- Abbreviation: PT
- President: Jhon Vega Masís
- Founder: Hector Monestel
- Founded: 1 May 2012
- Ideology: Trotskyism Central American unionism
- Political position: Far-left
- International affiliation: International Revolutionary Workers' Current - Fourth International (CORI-QI)
- Colours: Yellow and red
- Legislative Assembly: 0 / 57

Party flag

Website
- http://ptcostarica.org/

= Working Class Party (Costa Rica) =

The Working Class Party (Partido de la Clase Trabajadora), formerly the Workers' Party (Partido de los Trabajadores) until 2024, is a far-left Trotskyist political party of Costa Rica. The party was founded on 1 May 2012 on the basis of the student organization Movement toward Socialism led by labor union leader and lawyer Hector Monestel, and currently holds no seats in parliament nor municipal offices. It is a former member of the International Workers League – Fourth International. Highly critical of the more moderate Broad Front (the main left-wing party of Costa Rica), it proclaims itself as a "classist and socialist alternative". Internationalism is one of its guidelines and as such it proposes the re-establishment of the Federal Republic of Central America abolished in 1838, reuniting all Central American countries in one single socialist Federation. It also defends feminist, environmentalist and pro-LGBTI ideas.

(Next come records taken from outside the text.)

`config.mk`:
```
export PLATFORM = sky130hd
export DESIGN_NAME = edge_set_reachability_classifier
export DESIGN_NICKNAME = d
export VERILOG_FILES = /design/src/sv/esr_pkg.sv /design/src/sv/esr_ctrl.sv /design/src/sv/esr_datapath.sv /design/src/sv/edge_set_reachability_classifier.sv
export SDC_FILE = /design/constraint.sdc
export NUM_CORES = 1
export LEC_CHECK = 0
export ABC_AREA = 1
export BUFFER_PORTS_ARGS = -buffer_cell sky130_fd_sc_hd__buf_2
export CORE_ASPECT_RATIO = 1.1
export CORE_MARGIN = 5
export CORE_UTILIZATION = 50
export CTS_BUF_LIST = sky130_fd_sc_hd__clkbuf_8 sky130_fd_sc_hd__clkbuf_16
export DETAILED_ROUTE_END_ITERATION = 6
export HOLD_SLACK_MARGIN = 0.05
export PLACE_DENSITY = 0.68
export SYNTH_ARGS = -nofsm -noshare
export SYNTH_HDL_FRONTEND = slang
export SYNTH_SLANG_ARGS = --single-unit
```
`constraint.sdc`:
```
create_clock -name clk -period 5.85 [get_ports clk]
set_input_delay 0 -clock clk [delete_from_list [all_inputs] [get_ports clk]]
set_output_delay 0 -clock clk [all_outputs]
set_load 0.005 [all_outputs]
```
==> src/rtl/core/ppca_pkg.sv <==
// Shared types, codes and constants of the polygon containment and area block.
`default_nettype none
package ppca_pkg;

	localparam int COORD_W          = 16;
	localparam int AREA_W           = 41;
	localparam int STATUS_W         = 2;
	localparam int VCNT_W           = 13;
	localparam int DEF_MAX_VERTICES = 256;
	localparam int DEF_COORD_BITS   = 16;
	localparam int Q_DEPTH          = 2;
	localparam int Q_PTR_W          = 1;

	typedef enum logic [1:0] {
		ACT_CLEAR  = 2'd0,
		ACT_APPEND = 2'd1,
		ACT_TEST   = 2'd2,
		ACT_AREA   = 2'd3
	} action_t;

	typedef enum logic [1:0] {
		STS_OK    = 2'd0,
		STS_FULL  = 2'd1,
		STS_SHORT = 2'd2
	} status_t;

	typedef enum logic [2:0] {
		CMD_CLEAR,
		CMD_STORE,
		CMD_DROP,
		CMD_TEST,
		CMD_TEST_SHORT,
		CMD_AREA,
		CMD_AREA_SHORT
	} cmd_op_t;

	typedef struct packed {
		cmd_op_t                     op;
		logic signed [COORD_W-1:0]   x;
		logic signed [COORD_W-1:0]   y;
		logic                        last;
		logic        [VCNT_W-1:0]    cnt;
	} cmd_t;

	typedef enum logic [1:0] {
		BK_IDLE,
		BK_WALK,
		BK_FIN
	} back_state_t;

endpackage
`default_nettype wire

==> src/rtl/core/ppca_queue.sv <==
// Two-entry command queue between the front end and the back end.
`default_nettype none
module ppca_queue
	import ppca_pkg::*;
(
	input  wire logic clk,
	input  wire logic arst_n,
	input  wire logic push,
	input  cmd_t      push_cmd,
	output logic      full,
	input  wire logic pop,
	output logic      head_vld,
	output cmd_t      head_cmd
);

	cmd_t               entry_q [Q_DEPTH];
	logic [Q_PTR_W-1:0] wr_ptr_q;
	logic [Q_PTR_W-1:0] rd_ptr_q;
	logic [Q_PTR_W:0]   fill_q;

	assign full     = fill_q == (Q_PTR_W+1)'(Q_DEPTH);
	assign head_vld = fill_q != '0;
	assign head_cmd = entry_q[rd_ptr_q];

	always_ff @(posedge clk) begin
		if (push) begin
			entry_q[wr_ptr_q] <= push_cmd;
		end
	end

	always_ff @(posedge clk or negedge arst_n) begin
		if (!arst_n) begin
			wr_ptr_q <= '0;
			rd_ptr_q <= '0;
			fill_q   <= '0;
		end else begin
			if (push) begin
				wr_ptr_q <= wr_ptr_q + Q_PTR_W'(1);
			end
			if (pop) begin
				rd_ptr_q <= rd_ptr_q + Q_PTR_W'(1);
			end
			if (push && !pop) begin
				fill_q <= fill_q + (Q_PTR_W+1)'(1);
			end else if (pop && !push) begin
				fill_q <= fill_q - (Q_PTR_W+1)'(1);
			end
		end
	end

endmodule
`default_nettype wire

==> config.mk <==
export PLATFORM = sky130hd
export DESIGN_NAME = ppca_queue
export DESIGN_NICKNAME = d
export VERILOG_FILES = /design/src/rtl/core/ppca_pkg.sv /design/src/rtl/core/ppca_queue.sv
export SDC_FILE = /design/constraint.sdc
export NUM_CORES = 1
export LEC_CHECK = 0
export BUFFER_PORTS_ARGS = -buffer_cell sky130_fd_sc_hd__buf_2
export CORE_ASPECT_RATIO = 0.6
export CORE_UTILIZATION = 47
export CTS_CLUSTER_DIAMETER = 200
export CTS_CLUSTER_SIZE = 24
export DETAILED_ROUTE_END_ITERATION = 12
export PLACE_DENSITY = 0.77
export SYNTH_ARGS = -nofsm -noshare
export SYNTH_HDL_FRONTEND = slang
export SYNTH_SLANG_ARGS = --single-unit
==> constraint.sdc <==
create_clock -name clk -period 3.1 [get_ports clk]
set_clock_uncertainty 0.1 [all_clocks]
set_input_delay 0.93 -clock clk [delete_from_list [all_inputs] [get_ports clk]]
set_output_delay 0.93 -clock clk [all_outputs]
set_load 0.005 [all_outputs]
Word level (Yosys, flattened, before mapping)
Memory sizes are Yosys's and may differ from the RTL's.
Cells that the tools add are included.
W data, S select, Z words.

word-level totals
  register bits = 4
  bits in writable memories = 98
  input bits = 53
  output and inout bits = 51
  logic and storage cells = 19
  memories = 1

memories
  memory   words  bits a word  rd ports  clocked after memory_dff  write ports  line              source
  entry_q  2      49           1         0                         1            ppca_queue.sv:16  cmd_t entry_q [Q_DEPTH];

cells by class
  add/subtract/negate cells = 4
  equal/unequal tests = 1
  mux-type cells = 4
  reductions and logical operators = 6

operators by type and width
  cell                   number
  $mux W2                2
  $reduce_bool A2 Y1     2
  $add A1 B1 Y1 const B  2
  $add A2 B1 Y2 const B  1
  $eq A2 B2 Y1 const B   1
  $logic_and A1 B1 Y1    2
  $logic_not A1 Y1       2
  $mux W1                2
  $sub A2 B1 Y2 const B  1

Longest topological paths before layout
  word-level depth = 4
  depth in mapped cells = 5
  gate-level depth less buffers = 5

Least setup slack after synthesis
OpenSTA, ideal clock, no wires.

  kind = in2reg
  start point = input port push
  end point = memory entry_q[0][0] (netlist bit) (enable)
  setup time = 0.462 ns
  arrival = 3.104 ns
  required time = 2.538 ns
  setup slack = -0.565 ns
  cell stages on the path = 1
  path buffers = 0
  cells stage by stage = nor2b_1

on the way
  word-level cells in the longest chain between the ends = 2

RTL lines
  item                           line              source
  start: declaration             ppca_queue.sv:8   input wire logic push,
  $mux W1                        ppca_queue.sv:26  if (push) begin
  $mux W1 (not written as such)  ppca_queue.sv:27  entry_q[wr_ptr_q] <= push_cmd;
  end: declaration               ppca_queue.sv:16

No other way between the ends.

==> flow_metrics.tcl <==
set metrics [dict create \
    wl_met3_um 582 \
    dieArea_um2 8850 \
    setup_tns_ps 0 \
    muxShareOfSynthArea_pct 18.5 \
    critPathKind "reg -> out" \
    synth-compound-area-share_pct 0 \
    port_buffers 103 \
    overflow 0 \
    worst_pin_slew_ps 436 \
    start_util_pct 49.5 \
    area_growth_pct 22.1 \
    grtUsageTotal_pct 15.6 \
    via_per_inst 4.85 \
    peakVddDrop_mv 0.390 \
    globalplace.congestion 0.662 \
    n_fill_cell 610 \
    via_count 1922 \
    synth_xor_xnor_area_share_pct 1.10 \
    ys_seq_area_share_pct 76.5 \
    row_count 25 \
    core_um2 8040 \
    synth_top_family_by_area "multiplexers" \
    synth_seq_cells 102 \
    critPathMaxFanout 21 \
    cts_inserted_buffers 9 \
    hp-class "in -> async" \
    power.density_cell_area_nw_per_um2 870 \
    cts_resized 0 \
    p_leak_nw 1.99 \
    ys_warn_count 0 \
    syn_area_per_cell_um2 23.5 \
    end_kind "output port" \
    path_clk_slew_ps 60 \
    synth-adder-area-share_pct 0.314 \
    cts_setup_buffers 0 \
    final_common_cell "buf_2" \
    worstPathRequired_ps 2070 \
    cts_hold_buffers 0 \
    slew-limit-headroom_pct 70.9 \
    synth_area_um2 3980 \
    fin_nets 338 \
    finalCritPeriodShare_pct 89.4 \
    min_period_ps 2770 \
    routed_wl_um 6560 \
    status "complete, no violations" \
    cap_violations 0 \
    grt_pass1_wl_um 9630 \
    whs_ps 289 \
    fp.dieW_um 121 \
    drive_gt1_share_pct 60.1 \
    synthCells 169 \
    start_kind "register" \
    final-setup-viol-count 0 \
    wl_met1_um 2890 \
    clock_path_buffers 2 \
    antenna_left 0 \
    drc_errors 0 \
    arrival_ps 1740 \
    fp.dieH_um 73.3 \
    rsz0062_at_grt "no" \
    top_layer "met4" \
    wire_per_inst_um 16.6 \
    grt_pass1_vias 1897 \
    clockRootBuffer "clkbuf_16" \
    grt_max_degree 28 \
    finalHoldViolations 0 \
    synth.distinct_cells 13 \
    dr.pass1.iters 4 \
    max_freq_mhz 361 \
    insertion_delay_ps 330 \
    yosys.area_share.simple_pct 0.723 \
    drtIter0Drc 130 \
    slew_violations 0 \
    clock_sinks 102 \
    antenna_found_initial 0 \
    routed-wl-met2_um 3000 \
    htree_levels 3 \
    synthesis.nets 223 \
    final_cell_mix "103 x buf_2, 98 x edfxtp_1, 49 x mux2_4" \
    cts_tree "built" \
    antenna_cells 0 \
    ioPinCount 104 \
]
==> power breakdown <==
| part | total, mW | internal [mW] | leakage [nW] | switching [mW] |
|---|---|---|---|---|
| clock | 0.961 | 0.533 | 0.121 | 0.428 |
| sequential | 2.00 | 1.84 | 0.965 | 0.161 |
| combinational | 1.27 | 0.761 | 0.903 | 0.506 |
==> worst paths after layout <==
path | slack [ps] | depth (start not counted) | start | endpoint
worst max-delay path | 330 | 3 | rd_ptr_q | head_cmd[9]
worst min-delay path | 290 | 1 | arst_n | fill_q[1]
worst max register to register | 1700 | 2 | wr_ptr_q | entry_q[1][23]
worst min register to register | 380 | 1 | fill_q[1] | fill_q[1]
max in group asynchronous | 2480 | 1 | arst_n | rd_ptr_q
min in group clk | 380 | 1 | fill_q[1] | fill_q[1]
==> cell families after synthesis <==
logic type / count (synthesis)
flops: 102
mux: 49
buf+inv: 7
xor+xnor: 5
simple gates: 5
fa+ha+maj: 1
==> layout make-up <==
type | instances | area [um^2] | area share (%)
repair buffers | 110 | 593 | 12.2
well taps | 108 | 135 | 2.78
inverters | 1 | 3.75 | 0.0773
clock inverters | 3 | 12.5 | 0.258
clock buffers | 12 | 236 | 4.87
flip-flops and latches | 102 | 3050 | 62.7
multi-input cells | 60 | 830 | 17.1
==> routing by layer <==
| layer | vias up | GRT usage, % |
|---|---|---|
| met2 | 83 | 24.4 |
| li1 | 884 | - |
| met1 | 947 | 18.7 |
| met4 | 0 | 6.17 |
| met5 | - | 0 |
| met3 | 8 | 7.61 |
==> registers in the layout (all words and copies together), names as in the netlist <==
name      cells
entry_q      98
fill_q        2
rd_ptr_q      1
wr_ptr_q      1
==> worst max-delay path: stages, from the launching register on <==
cell and delay (ps):
dfrtp_4 700, buf_12 230, mux2_4 330, buf_2 130
==> synth_stat cells <==
cell type | instances | share of area (%)
xor2_1 | 4 | 0.88
nor2_1 | 1 | 0.094
inv_1 | 1 | 0.094
dfrtp_1 | 4 | 2.5
nor2b_1 | 2 | 0.31
edfxtp_1 | 98 | 74
buf_12 | 5 | 2.5
xnor2_1 | 1 | 0.22
buf_6 | 1 | 0.28
mux2_4 | 49 | 18
ha_1 | 1 | 0.31
or2_2 | 1 | 0.16
and2_1 | 1 | 0.16
==> per-stage QoR <==
step / cell area [um^2] / setup WS (ps) / instances / total power [mW] / utilization, %
after global placement: 4610 / 693 / 381 / 3.28 / 57.3
after detailed placement: 4610 / 668 / 381 / 3.32 / 57.3
after CTS: 4860 / 297 / 396 / 4.28 / 60.4
after global routing: 4860 / 261 / 396 / 4.43 / 60.4
final: 4860 / 328 / 396 / 4.23 / 60.4
after floorplan: 3980 / 349 / 169 / 2.93 / -
Note: power is estimated with default switching activity, not from simulation.
File: src/rtl/core/ppca_pkg.sv
// Shared types, codes and constants of the polygon containment and area block.
`default_nettype none
package ppca_pkg;

	localparam int COORD_W          = 16;
	localparam int AREA_W           = 41;
	localparam int STATUS_W         = 2;
	localparam int VCNT_W           = 13;
	localparam int DEF_MAX_VERTICES = 256;
	localparam int DEF_COORD_BITS   = 16;
	localparam int Q_DEPTH          = 2;
	localparam int Q_PTR_W          = 1;

	typedef enum logic [1:0] {
		ACT_CLEAR  = 2'd0,
		ACT_APPEND = 2'd1,
		ACT_TEST   = 2'd2,
		ACT_AREA   = 2'd3
	} action_t;

	typedef enum logic [1:0] {
		STS_OK    = 2'd0,
		STS_FULL  = 2'd1,
		STS_SHORT = 2'd2
	} status_t;

	typedef enum logic [2:0] {
		CMD_CLEAR,
		CMD_STORE,
		CMD_DROP,
		CMD_TEST,
		CMD_TEST_SHORT,
		CMD_AREA,
		CMD_AREA_SHORT
	} cmd_op_t;

	typedef struct packed {
		cmd_op_t                     op;
		logic signed [COORD_W-1:0]   x;
		logic signed [COORD_W-1:0]   y;
		logic                        last;
		logic        [VCNT_W-1:0]    cnt;
	} cmd_t;

	typedef enum logic [1:0] {
		BK_IDLE,
		BK_WALK,
		BK_FIN
	} back_state_t;

endpackage
`default_nettype wire

File: src/rtl/core/ppca_front.sv
// Front end: accepts input words, tracks the vertex count and classifies each word.
`default_nettype none
module ppca_front
	import ppca_pkg::*;
#(
	parameter int MAX_VERTICES = DEF_MAX_VERTICES
) (
	input  wire logic                      clk,
	input  wire logic                      arst_n,
	input  wire logic                      in_valid,
	output logic                           in_stall,
	input  wire logic [1:0]                action,
	input  wire logic signed [COORD_W-1:0] coord_x,
	input  wire logic signed [COORD_W-1:0] coord_y,
	input  wire logic                      last,
	input  wire logic                      q_full,
	output logic                           q_push,
	output cmd_t                           q_cmd
);

	localparam int CNT_W = $clog2(MAX_VERTICES + 1);

	logic [CNT_W-1:0] count_q;
	logic             has_room;
	logic             too_few;

	assign in_stall = q_full;
	assign q_push   = in_valid && !q_full;
	assign has_room = count_q < CNT_W'(MAX_VERTICES);
	assign too_few  = count_q < CNT_W'(3);

	always_comb begin
		q_cmd.x    = coord_x;
		q_cmd.y    = coord_y;
		q_cmd.last = last;
		q_cmd.cnt  = VCNT_W'(count_q);
		unique case (action_t'(action))
			ACT_CLEAR:  q_cmd.op = CMD_CLEAR;
			ACT_APPEND: q_cmd.op = has_room ? CMD_STORE : CMD_DROP;
			ACT_TEST:   q_cmd.op = too_few ? CMD_TEST_SHORT : CMD_TEST;
			ACT_AREA:   q_cmd.op = too_few ? CMD_AREA_SHORT : CMD_AREA;
			default:    q_cmd.op = CMD_CLEAR;
		endcase
	end

	always_ff @(posedge clk or negedge arst_n) begin
		if (!arst_n) begin
			count_q <= '0;
		end else if (q_push) begin
			if (action_t'(action) == ACT_CLEAR) begin
				count_q <= '0;
			end else if (action_t'(action) == ACT_APPEND && has_room) begin
				count_q <= count_q + CNT_W'(1);
			end
		end
	end

endmodule
`default_nettype wire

The party contested the 2014 elections with Monestel as nominee obtaining 4,897 votos (0,24%) for the presidential ticket and 12,998 votos (0.63%) for the parliamentary ticket gaining no seats. It took part in the mid-period 2016 municipal elections obtaining only 742 votes, reason why the Electoral Court disbanded the party as Costa Rica's electoral law requires a minimal of 3000 votes for a party to keep legal standing. The party had to make all the process for inscription once again starting as new, successfully registering again for the 2018 Costa Rican general election nominating labor union leader and high school teacher Jhon Vega as candidate, the party received 4,060 votes and was the least voted option.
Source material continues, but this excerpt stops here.